July 17, 2007
Scott Criscuolo & Justin Rozzero
The Place to Be

In Your House #3
September 24, 1995
Saginaw Civic Center
Saginaw, Michigan
Announcer: Vince McMahon, Jerry Lawler, Jim Ross
Attendance: 5,146
Buy Rate: .7

Dark Matches

Fatu (Solofa Fatu) defeated Hunter Hearst-Helmsley (Paul Levesque)
Goldust (Dustin Runnells) defeated Bob Holly (Robert Howard)
Ahmed Johnson (Tony Norris) pinned Skip (Chris Candido)
Undertaker (Mark Callaway) pinned Mabel (Nelson Frazier)

Actual Show

1) Savio Vega (Juan Rivera) defeats Waylon Mercy (Dan Spivey) with a spin kick at 7:05

Fun Fact: Waylon Mercy was a very deep character, deeper than you would have expected from 1995 WWF standards. He was a happy go lucky, yet kind of creepy, guy who acts like a face but wrestles like a crazed heel. He was set for a big push, but injuries began to plague him and he was forced to the sidelines, thus bringing an aborted end to one of the more intriguing gimmicks of the mid-90s. Mercy made his TV debut on the 7/3 Raw when he defeated Jeff Hardy.

Fun Fact II: This is Dan Spivey’s first WWF PPV appearance since Wrestlemania II, where he appeared in the Battle Royal.

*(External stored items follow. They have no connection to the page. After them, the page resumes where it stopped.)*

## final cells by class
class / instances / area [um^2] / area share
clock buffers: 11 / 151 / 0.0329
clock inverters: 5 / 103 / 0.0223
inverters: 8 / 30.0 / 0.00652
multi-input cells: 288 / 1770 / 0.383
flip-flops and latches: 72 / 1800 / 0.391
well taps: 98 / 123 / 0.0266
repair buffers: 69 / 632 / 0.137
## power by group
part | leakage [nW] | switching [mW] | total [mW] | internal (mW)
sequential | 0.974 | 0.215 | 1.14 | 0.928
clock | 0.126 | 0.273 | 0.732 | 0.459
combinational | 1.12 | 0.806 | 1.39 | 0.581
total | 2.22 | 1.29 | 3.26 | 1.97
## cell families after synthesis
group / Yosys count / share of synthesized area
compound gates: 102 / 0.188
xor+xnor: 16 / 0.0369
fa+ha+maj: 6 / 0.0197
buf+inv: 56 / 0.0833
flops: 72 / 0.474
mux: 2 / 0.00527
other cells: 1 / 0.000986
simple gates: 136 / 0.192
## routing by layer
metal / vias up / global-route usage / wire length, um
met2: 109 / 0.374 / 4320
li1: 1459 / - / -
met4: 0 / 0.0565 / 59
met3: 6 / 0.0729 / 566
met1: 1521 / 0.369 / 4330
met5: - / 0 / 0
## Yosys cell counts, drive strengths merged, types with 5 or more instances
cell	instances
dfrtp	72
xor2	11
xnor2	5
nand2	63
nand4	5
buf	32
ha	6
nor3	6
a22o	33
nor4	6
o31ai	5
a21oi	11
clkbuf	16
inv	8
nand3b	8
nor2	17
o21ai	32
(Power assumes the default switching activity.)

Scott: An entertaining opener to this show as Savio Vega, one of 1995’s hardest workers, wins over a former tag partner of both Mark Callaway and Sid Vicious. Dan Spivey is now what looks like a wife-beating hick from Ocala, Florida. The character was entertaining, if not head-scratching. This would be his only PPV appearance, although he does put on a memorable Superstars match against Diesel shortly after this. Too many sleeper holds, and the pace was kind of slow, but it wasn’t painful to the eyes considering what the main events have looked like the last 4 months. Grade: 2

Justin: A rather slow opening match, but I know at the time I was jazzed to see Waylon on PPV, and was just as shocked when they had him job to Savio. Mercy was a good little gimmick and he probably could have stuck around a while if his body had held up. He was one of those guys that came in, was kind of captivating, but disappeared before we really got to see him do much. Savio continues along picking up some pretty impressive wins, and continues being a solid and dependable mid-carder. Anyway, an OK match that is worth watching just to see the lone PPV appearance of Mr. Mercy. Grade: 2

2) Sid (Sid Eudy) defeats Henry Godwinn (Mark Canterbury) with a powerbomb at 7:20

Fun Fact: After Ted DiBiase refused to sign Henry Godwinn for the Corporation (he should be thanking him), Godwinn came out and slopped DiBiase on the 9/16 Superstars prior to a match with King Kong Bundy. Thus, DiBiase sent Sid after him to gain some revenge for the embarrassment.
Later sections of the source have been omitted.